• **Assignment**: Go over the lines below, and when one contains the word "default", copy it.

--- Records for this exercise Enclosed Below ---

--- src/rtl/mult_div_unit.sv ---
// Iterative MIPS multiply/divide owning HI/LO; 34 cycles start-to-done, one op per 35 cycles.
// No queueing: start is taken only in IDLE, MTHI/MTLO are dropped while busy or done is high.
module mult_div_unit #(
   parameter int WIDTH = 32
) (
   input  logic             clk,
   input  logic             reset_n,
   input  logic             start,
   input  logic [1:0]       op,
   input  logic [WIDTH-1:0] rs_data,
   input  logic [WIDTH-1:0] rt_data,
   input  logic             hi_we,
   input  logic             lo_we,
   input  logic [WIDTH-1:0] wdata,
   output logic             busy,
   output logic             done,
   output logic [WIDTH-1:0] hi,
   output logic [WIDTH-1:0] lo
);

   localparam int CW = $clog2(WIDTH + 1);

   typedef enum logic [1:0] {S_IDLE, S_CALC, S_FIX, S_DONE} state_t;

   state_t             state, state_nxt;
   logic [CW-1:0]      count;
   logic [2*WIDTH-1:0] prod;
   logic [WIDTH-1:0]   opb;
   logic               is_div, sign_a, sign_b, div0;

   logic               a_neg, b_neg;
   logic [WIDTH-1:0]   a_mag, b_mag;
   logic [WIDTH:0]     mul_sum;
   logic [2*WIDTH-1:0] mul_nxt;
   logic [WIDTH:0]     div_sh;
   logic [WIDTH-1:0]   div_diff;
   logic               div_ge;
   logic [2*WIDTH-1:0] div_nxt;
   logic [2*WIDTH-1:0] mul_res;
   logic [WIDTH-1:0]   rem_res, quo_res;

   // op[0]=0 selects the signed variants (MULT/DIV)
   assign a_neg = ~op[0] & rs_data[WIDTH-1];
   assign b_neg = ~op[0] & rt_data[WIDTH-1];
   assign a_mag = a_neg ? -rs_data : rs_data;
   assign b_mag = b_neg ? -rt_data : rt_data;

   assign mul_sum = {1'b0, prod[2*WIDTH-1:WIDTH]} + {1'b0, opb};
   assign mul_nxt = prod[0] ? {mul_sum, prod[WIDTH-1:1]} : {1'b0, prod[2*WIDTH-1:1]};

   // Shifted remainder needs one extra bit; when it is >= divisor the difference fits in WIDTH
   assign div_sh   = prod[2*WIDTH-1:WIDTH-1];
   assign div_ge   = div_sh >= {1'b0, opb};
   assign div_diff = div_sh[WIDTH-1:0] - opb;
   assign div_nxt  = div_ge ? {div_diff, prod[WIDTH-2:0], 1'b1}
                            : {div_sh[WIDTH-1:0], prod[WIDTH-2:0], 1'b0};

   assign mul_res = (sign_a ^ sign_b) ? -prod : prod;
   assign rem_res = sign_a ? -prod[2*WIDTH-1:WIDTH] : prod[2*WIDTH-1:WIDTH];
   assign quo_res = div0 ? {WIDTH{1'b1}}
                         : ((sign_a ^ sign_b) ? -prod[WIDTH-1:0] : prod[WIDTH-1:0]);

   always_ff @(posedge clk or negedge reset_n) begin
      if (!reset_n) state <= S_IDLE;
      else          state <= state_nxt;
   end

   always_comb begin
      state_nxt = state;
      busy      = 1'b0;
      done      = 1'b0;
      case (state)
         S_IDLE: if (start) state_nxt = S_CALC;
         S_CALC: begin
            busy = 1'b1;
            if (count == CW'(1)) state_nxt = S_FIX;
         end
         S_FIX: begin
            busy      = 1'b1;
            state_nxt = S_DONE;
         end
         S_DONE: begin
            done      = 1'b1;
            state_nxt = S_IDLE;
         end
         default: state_nxt = S_IDLE;
      endcase
   end

   always_ff @(posedge clk or negedge reset_n) begin
      if (!reset_n) begin
         hi     <= '0;
         lo     <= '0;
         count  <= '0;
         prod   <= '0;
         opb    <= '0;
         is_div <= 1'b0;
         sign_a <= 1'b0;
         sign_b <= 1'b0;
         div0   <= 1'b0;
      end else begin
         case (state)
            S_IDLE: begin
               if (hi_we) hi <= wdata;
               if (lo_we) lo <= wdata;
               if (start) begin
                  is_div <= op[1];
                  sign_a <= a_neg;
                  sign_b <= b_neg;
                  div0   <= op[1] & (rt_data == '0);
                  count  <= CW'(WIDTH);
                  // Multiply shifts the multiplier out of the low half; divide shifts the dividend
                  if (op[1]) begin
                     prod <= {{WIDTH{1'b0}}, a_mag};
                     opb  <= b_mag;
                  end else begin
                     prod <= {{WIDTH{1'b0}}, b_mag};
                     opb  <= a_mag;
                  end
               end
            end
            S_CALC: begin
               prod  <= is_div ? div_nxt : mul_nxt;
               count <= count - CW'(1);
            end
            S_FIX: begin
               if (is_div) {hi, lo} <= {rem_res, quo_res};
               else        {hi, lo} <= mul_res;
            end
            default: ;
         endcase
      end
   end

endmodule

--- config.mk ---
export PLATFORM = sky130hd
export DESIGN_NAME = mult_div_unit
export DESIGN_NICKNAME = d
export VERILOG_FILES = /design/src/rtl/mult_div_unit.sv
export SDC_FILE = /design/constraint.sdc
export NUM_CORES = 1
export LEC_CHECK = 0
export CELL_PAD_IN_SITES_DETAIL_PLACEMENT = 0
export CELL_PAD_IN_SITES_GLOBAL_PLACEMENT = 2
export CORE_MARGIN = 5
export CORE_UTILIZATION = 31
export CTS_CLUSTER_DIAMETER = 80
export DETAILED_ROUTE_END_ITERATION = 6
export HOLD_SLACK_MARGIN = 0.08
export PLACE_DENSITY = 0.83
export RECOVER_POWER = 50
export SYNTH_ARGS = -nofsm -noshare
export SYNTH_HDL_FRONTEND = slang
export SYNTH_SLANG_ARGS = --single-unit
--- constraint.sdc ---
create_clock -name clk -period 2.8 [get_ports clk]
set_input_delay 0.56 -clock clk [delete_from_list [all_inputs] [get_ports clk]]
set_output_delay 0.56 -clock clk [all_outputs]
set_load 0.02 [all_outputs]
## After elaboration in Yosys (flattened, before gate mapping)

Cells that the tools add are included.

- Register bits: 172

- Add/subtract/negate cells: 8
- $lt $le $gt $ge: 1
- Equality and inequality tests: 8
- Muxes and demuxes: 26
- Bitwise logic cells: 5
- Reductions and logical operators: 10

Operator list:

| operator | count |
|---|---|
| 32-bit 2-to-1 mux | 11 |
| 64-bit 2-to-1 mux | 5 |
| 32-bit negation | 4 |
| 32-bit case mux with 2 select lines | 2 |
| 64-bit case mux with 2 select lines | 1 |
| 64-bit negation | 1 |
| 32-bit by 32-bit adder with 33-bit output | 1 |
| 33-bit by 32-bit greater-or-equal comparator with 1-bit output | 1 |
| 32-bit logical NOT | 1 |
| 32-bit subtractor | 1 |
| 6-bit case mux with 2 select lines | 1 |
| 2-bit AND reduction | 5 |
| 2-bit != test, second input constant | 4 |
| 2-bit case mux with 4 select lines | 1 |
| 6-bit by 1-bit == test with 1-bit output, second input constant | 1 |
| 6-bit 2-to-1 mux | 1 |
| 6-bit by 1-bit subtractor with 6-bit output, second input constant | 1 |
| 2-bit == test, second input constant | 2 |
| 2-bit 2-to-1 mux | 2 |
| 2-bit nonzero test | 2 |
| 1-bit bitwise AND | 3 |
| 2-bit by 1-bit == test with 1-bit output, second input constant | 1 |
| 2-bit logical NOT | 1 |
| 1-bit 2-to-1 mux | 2 |
| 3 further kinds | 3 |

## Longest topological paths before layout

Gate-level depths: netlist (run 1).

- Depth after elaboration: 6
- Mapped depth: 14

## Least setup slack after synthesis (run 1)

Ideal clock, no wire load.

- Kind: reg2reg
- From: register prod[31]
- To: register prod[62]
- Setup time: 0.076 ns
- Data arrival time: 2.993 ns
- Data required time: 2.724 ns
- Path slack: -0.269 ns
- Cell stages (with the launch flop): 14
- Period minus slack after synthesis: 3.069 ns
- Cells stage by stage: dfrtp_1 -> inv_1 -> ha_1 -> inv_1 -> fa_1 -> a21oi_1 -> o21ai_0 -> a211oi_1 -> o31ai_1 -> a31oi_1 -> o21ai_0 -> mux2_2 -> a311o_1 -> o21ai_1

- Word-level cells in the longest chain between the ends: 4

Ends and longest elaborated chain:

| element | line | source |
|---|---|---|
| from (decl) | 27 | `logic [2*WIDTH-1:0] prod;` |
| from (signal assigned) | 114 | `prod <= {{WIDTH{1'b0}}, a_mag};` |
| from (signal assigned) | 117 | `prod <= {{WIDTH{1'b0}}, b_mag};` |
| from (signal assigned) | 123 | `prod <= is_div ? div_nxt : mul_nxt;` |
| 32-bit subtractor / 33-bit by 32-bit greater-or-equal comparator with 1-bit output (equally long branches) | 54, 53 |  |
| 64-bit 2-to-1 mux (*) | 55 | `assign div_nxt = div_ge ? {div_diff, prod[WIDTH-2:0], 1'b1}` |
| 64-bit 2-to-1 mux (*) | 123 |  |
| 64-bit case mux with 2 select lines (*) | 102 | `case (state)` |

Every way passes the cells marked *; elsewhere a longest branch is shown, timed or not.
A chain may end at the register's enable or synchronous reset.

## Worst setup path after layout (run 1)

Ends and elaborated chain as after synthesis.

==> results of run 1 <==
==> final cells by class <==
type / instances / area (um^2)
sequential: 172 / 4340
multi-input combinational: 1662 / 12000
clock buffer: 18 / 429
timing repair buffer: 672 / 5690
clock inverter: 14 / 163
inverter: 71 / 277
tap: 672 / 841
fill: 4971 / 26400
==> flip-flops by register name, indices dropped and copies added, names as in the netlist <==
register / cells
state: 2
prod: 64
sign_a: 1
opb: 32
hi: 32
count: 6
lo: 32
sign_b: 1
is_div: 1
div0: 1
==> per-layer routing <==
| metal | vias up | share of wire (%) | global-route usage (%) |
|---|---|---|---|
| met5 | - | 0 | 0 |
| met4 | 0 | 2.6 | 6.11 |
| met3 | 79 | 5.4 | 3.39 |
| met2 | 556 | 46 | 39.4 |
| met1 | 8611 | 46 | 33.8 |
| li1 | 8501 | - | - |
==> stage by stage <==
step,worst slack (ns),cell area (um^2)
floorplan,-0.0407,15700
global placement,-0.605,21300
detailed placement,-0.640,21300
CTS,-0.174,22800
global route,-0.335,23700
finish,-0.184,23700
==> power groups by stage <==
stage | combinational (mW) | clock [mW] | sequential [mW]
floorplan | 11.1 | 0 | 4.96
global placement | 20.9 | 0 | 4.66
detailed placement | 21.0 | 0 | 4.70
CTS | 22.6 | 2.54 | 4.73
global route | 26.1 | 2.62 | 4.89
finish | 24.5 | 2.49 | 4.79
==> repair_timing <==
action / 4_1_cts / 5_1_grt
cloned: 1 / 3
endpoints found under the setup margin: 70 / 85
setup buffers: 23 / 30
pin swaps: 103 / 111
resized for setup: 175 / 202
==> logic make-up after synthesis <==
group | synth area share [%]
compound gates | 28.5
xor+xnor | 9.46
fa+ha+maj | 6.17
buf+inv | 5.06
flops | 27.5
mux | 4.24
simple gates | 19.0
==> cell usage in the layout, fill, tap and decap left out, types with 14 or more instances in the layout <==
cell and n:
clkbuf_16 19, inv_1 49, nor4_1 14, a31oi_1 17
ha_1 41, or3_1 14, o21ai_0 142, nor3_1 38
nand3_1 20, a211oi_1 34, xnor2_1 75, xor2_1 86
inv_2 18, nor2_1 165, mux2_2 23, a21oi_2 18
buf_6 23, nand2_1 231, a21oi_1 171, a21o_1 32
o21ai_2 20, dfrtp_2 27, o31ai_1 24, nor2b_1 16
nand2b_1 18, mux2i_1 33, nand2_2 17, ha_4 30
o21ai_1 56, buf_4 462, o22ai_1 37, dfrtp_1 144
clkdlybuf4s50_1 158, o211ai_1 15
==> critical path, stage by stage, from the launching register on <==
cell and delay, ns:
dfrtp_1 0.40, inv_2 0.11, ha_4 0.16, inv_2 0.04, fa_2 0.36, a21oi_4 0.18
o21ai_4 0.10, a211oi_2 0.21, buf_4 0.20, o31ai_4 0.10, a31oi_4 0.22, o21ai_2 0.10
mux2_4 0.30, a311o_1 0.34, o21ai_1 0.11
==> how the worst min path moves through the flow <==
| stage | from | endpoint | slack [ns] | depth (start not counted) |
|---|---|---|---|---|
| floorplan | reset_n | count[0] | 0.26 | 0 |
| detailed placement | hi[2] | hi[2] | 0.47 | 2 |
| finish | lo[25] | lo[25] | 0.48 | 2 |
| global placement | lo[24] | lo[24] | 0.46 | 2 |
| CTS | reset_n | lo[8] | 0.12 | 1 |
| global route | lo[25] | lo[25] | 0.51 | 2 |
==> impl_metrics.json, run 1 <==
{
  "synth_seq_cells": 172,
  "first_global_vias": 17056,
  "reg2reg_slack_ns": -0.18,
  "synth_top_area_share_pct": 27.5,
  "gr-total-overflow": 0,
  "syn_avg_cell_area_um2": 7.67,
  "ios": 169,
  "die_w_um": 235,
  "synth_area_leaders": "dfrtp_1 27%, o21ai_0 6.6%, a21oi_1 6.1%",
  "leakagePower_nw": 10.2,
  "dieArea_um2": 55100,
  "ant_nets": 0,
  "cts_tree": "yes",
  "fin_util_pct": 47.3,
  "drv_cap": 1,
  "clock_path_buffers": 2,
  "dp.cells": 3197,
  "setup-tns-final_ns": -3.35,
  "syn_inst": 2040,
  "rsz0062_at_grt": "yes",
  "cts_max_level": 4,
  "globalplace.congestion": 0.943,
  "drive_gt1_share_pct": 32.2,
  "p_switching_mw": 15.8,
  "clock_latency_ns": 0.49,
  "setup_viol": 41,
  "hp-class": "reg2reg",
  "worst_setup_path_start_kind": "register",
  "required_ns": 3.20,
  "fmax_mhz": 335,
  "relSlewSlack_pct": -30.0,
  "async_flop_share_pct": 100,
  "intPower_mw": 16.0,
  "grt_pass1_wl_um": 105000,
  "layout.nets": 2775,
  "p_seq_share_pct": 15.1,
  "synth.most_common_cell": "nand2_1",
  "violations": "max-capacitance violations, max-slew violations, negative setup slack",
  "synth_flop_cell": "dfrtp_1",
  "cp_max_fo": 4,
  "cts_buffers": 17,
  "synth-edff-count": 0,
  "clk_pin_slew_ns": 0.07,
  "core_area_um2": 50100,
  "antenna_found_initial": 0,
  "dr.pass1.iters": 5,
  "grt_use_total_pct": 24.1,
  "slew_viol_final": 73,
  "remaining_drc_errors": 0,
  "drtIter0Drc": 1389,
  "cp.arrival_ns": 3.39,
  "post-route-min-period_ns": 2.98,
  "ctsHoldBuffers": 0,
  "fin_skew_ns": 0.0256,
  "netlist_area_um2": 15700,
  "final_hold_viol_count": 0,
  "yosysWarningCount": 0,
  "synth.distinct_cells": 83,
  "crit-reg2reg-capture": "prod[62]",
  "root_buffer": "clkbuf_16",
  "vias": 17747,
  "tightest_slew_ns": 1.95,
  "synth_fp_nets": 2219,
  "num_antenna_cells": 0,
  "yosysSeqAreaShare_pct": 27.5,
  "power.density_nw_per_um2": 1340,
  "synth.largest_area_cell": "dfrtp_1",
  "period_share_pct": 107,
  "worst-setup-path-type": "reg2reg",
  "via_per_inst": 5.41,
  "synth_common_cells": "252 x nand2_1, 206 x o21ai_0, 192 x a21oi_1, 172 x dfrtp_1, 172 x nor2_1",
  "r2r-start": "prod[31]",
  "ir_worst_vdd_mv": 0.640,
  "die_h_um": 235,
  "hpwl_um": 56400,
  "pwr-share-comb_pct": 77.1,
  "portBuffers": 168,
  "fin_cells": 3281,
  "setup_ws_ns": -0.184,
  "status": "finished with violations",
  "drt-total-wl_um": 70700,
  "std_cell_rows": 82,
  "critPathCapture": "prod[62]",
  "initial_core_util_pct": 31.3,
  "rr_worst_depth": 14,
  "power_mw": 31.7,
  "area_delta_synth_final_pct": 51.4,
  "cts_sinks": 172,
  "hold_ws_ns": 0.480,
  "wire_per_inst_um": 21.5,
  "worst_setup_path_end_kind": "register",
  "swShare_pct": 49.6,
  "clock_power_share_pct": 7.9,
  "crit_start": "prod[31]",
  "grt_max_degree": 95
}
Power figures use the tool's default switching activity.
==> run 2, diff against run 1 <==
--- a/config.mk
+++ b/config.mk
@@ -14,6 +14,7 @@
 export HOLD_SLACK_MARGIN = 0.08
 export PLACE_DENSITY = 0.83
 export RECOVER_POWER = 50
+export SLEW_MARGIN = 30
 export SYNTH_ARGS = -nofsm -noshare
 export SYNTH_HDL_FRONTEND = slang
 export SYNTH_SLANG_ARGS = --single-unit
==> run 2 against run 1 <==
Compared with the run above: the flow still finishes with violations (max-capacitance violations, max-slew violations, negative setup slack); core utilization is 0.23 points lower; flip-flop and latch count stayed put; hold slack about the same; first-iteration DRC count down 2.7%; via count fell by 0.92%; setup slack worse by 0.051 ns; critical path depth fell by 1; clock skew is 0.0066 ns lower; power decreased by 0.55%.
==> impl_metrics.json, run 2 (synthesized netlist as in run 1, its figures left out) <==
{
  "drive_gt1_share_pct": 31.6,
  "final_common_cell": "buf_4",
  "cp_slowest_stage_delay_ns": 0.48,
  "status": "finished with violations",
  "worst_setup_path_end_kind": "register",
  "std_cell_rows": 82,
  "r2r-start": "prod[32]",
  "ctsHoldBuffers": 0,
  "antenna_found_initial": 0,
  "cts_max_level": 4,
  "p_switching_mw": 15.7,
  "intPower_mw": 15.8,
  "drtIter0Drc": 1352,
  "cp.arrival_ns": 3.44,
  "layout.nets": 2771,
  "reg2reg_slack_ns": -0.23,
  "dr.pass1.iters": 7,
  "leakagePower_nw": 10.2,
  "required_ns": 3.21,
  "crit_slowest_cell": "dfrtp_2",
  "clock_path_buffers": 2,
  "drv_cap": 1,
  "cp_max_fo": 5,
  "slew_viol_final": 73,
  "ios": 169,
  "hp-class": "reg2reg",
  "wire_per_inst_um": 21.5,
  "largest_reg_flops": 64,
  "relSlewSlack_pct": -30.6,
  "initial_core_util_pct": 31.3,
  "mostFrequentLayoutCells": "462 x buf_4, 234 x nand2_1, 169 x a21oi_1",
  "drt-total-wl_um": 70600,
  "hpwl_um": 56400,
  "first_global_vias": 17027,
  "cp.depth": 13,
  "cts_buffers": 17,
  "swShare_pct": 49.9,
  "rsz0062_at_grt": "yes",
  "violations": "max-capacitance violations, max-slew violations, negative setup slack",
  "pwr-share-comb_pct": 77.2,
  "cp_num_buf_inv": 3,
  "clock_power_share_pct": 7.8,
  "crit-reg2reg-capture": "prod[62]",
  "power.density_nw_per_um2": 1340,
  "grt_pass1_wl_um": 105000,
  "tightest_slew_ns": 1.96,
  "setup_ws_ns": -0.235,
  "setup_viol": 37,
  "clock_latency_ns": 0.49,
  "cts_tree": "yes",
  "crit_chain": "buf_4, fa_2, a21oi_2, o21ai_2, a211oi_2, buf_4, buf_12, o31ai_4, a31oi_4, o21ai_2, mux2_4, a311o_1, o21ai_1",
  "portBuffers": 168,
  "final_hold_viol_count": 0,
  "final_area_um2": 23600,
  "rr_worst_depth": 13,
  "remaining_drc_errors": 0,
  "vias": 17584,
  "dieArea_um2": 55100,
  "fin_skew_ns": 0.0190,
  "crit_start": "prod[32]",
  "hold_ws_ns": 0.480,
  "core_area_um2": 50100,
  "period_share_pct": 108,
  "cts_sinks": 172,
  "cpLargestDelayFamily": "compound AO/OA/AOI/OAI gates",
  "grt_use_total_pct": 24.1,
  "area_delta_synth_final_pct": 50.7,
  "setup-tns-final_ns": -3.76,
  "via_per_inst": 5.36,
  "placed_area_um2": 21300,
  "globalplace.congestion": 0.943,
  "gr-total-overflow": 0,
  "post-route-min-period_ns": 3.03,
  "grt_max_degree": 95,
  "fmax_mhz": 329,
  "p_seq_share_pct": 15.0,
  "die_h_um": 235,
  "largest-register": "prod",
  "ant_nets": 0,
  "root_buffer": "clkbuf_16",
  "die_w_um": 235,
  "clk_pin_slew_ns": 0.08,
  "critPathCapture": "prod[62]",
  "worst-setup-path-type": "reg2reg",
  "worst_setup_path_start_kind": "register",
  "ir_worst_vdd_mv": 0.678
}
[run 2: cell count changes in the layout (fill, tap and decap cells not counted), sizes merged]
cell and change:
bufinv -1, clkdlybuf4s50 -1, diode +2, clkinvlp -1
inv -3, clkdlybuf4s15 -2, clkinv +6, dlygate4sd2 +2
dlymetal6s2s +1, buf -5
[run 2: through the flow]
stage                     power, mW  util, %  std cells  setup WS [ns]
after floorplan                16.1        -       2040        -0.0407
after global placement         25.5     42.5       3197         -0.605
after detailed placement       25.7     42.5       3197         -0.643
after CTS                      29.5     45.2       3247         -0.177
after global routing           33.5     47.1       3277         -0.347
final                          31.6     47.1       3279         -0.235
[run 2: worst min-delay path: stages (launching register included)]
cell	delay, ns
dfrtp_1	0.35
nand2_1	0.04
o21ai_0	0.06
[run 2: worst min-delay path by stage]
stage,from,to,slack (ns),depth (start not counted)
finish,lo[25],lo[25],0.48,2
global placement,lo[24],lo[24],0.46,2
CTS,reset_n,lo[8],0.12,1
detailed placement,hi[2],hi[2],0.47,2
floorplan,reset_n,count[0],0.26,0
global route,lo[25],lo[25],0.51,2
[run 2: power by group through the flow]
stage / registers, mW / clock network [mW] / logic (mW)
finish: 4.75 / 2.45 / 24.4
global route: 4.86 / 2.61 / 26.0
CTS: 4.71 / 2.50 / 22.3
detailed placement: 4.70 / 0 / 21.0
global placement: 4.66 / 0 / 20.9
floorplan: 4.96 / 0 / 11.1
[run 2: timing repair]
item,4_1_cts,5_1_grt
buffers inserted,19,31
hold endpoints to repair,0,0
cloned,0,4
gates resized for setup,158,195
setup endpoints to repair,69,86
pin swaps,81,137
[run 2: area by class of cell]
class,count,area (um^2)
Fill cell,5007,26500
Sequential cell,172,4340
Multi-Input combinational cell,1662,11900
Antenna cell,2,5.00
Clock inverter,15,170
Tap cell,672,841
Inverter,71,272
Clock buffer,17,425
Timing Repair Buffer,668,5650
[run 2: routing by layer]
layer / wire (um) / global-route usage, %
met5: 0 / 0
met4: 2670 / 8.60
met3: 3950 / 4.43
met2: 32100 / 38.2
met1: 31900 / 33.2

--- End of Enclosed Records for this exercise ---

• **Written solution**:
         default: state_nxt = S_IDLE;
            default: ;
Power figures use the tool's default switching activity.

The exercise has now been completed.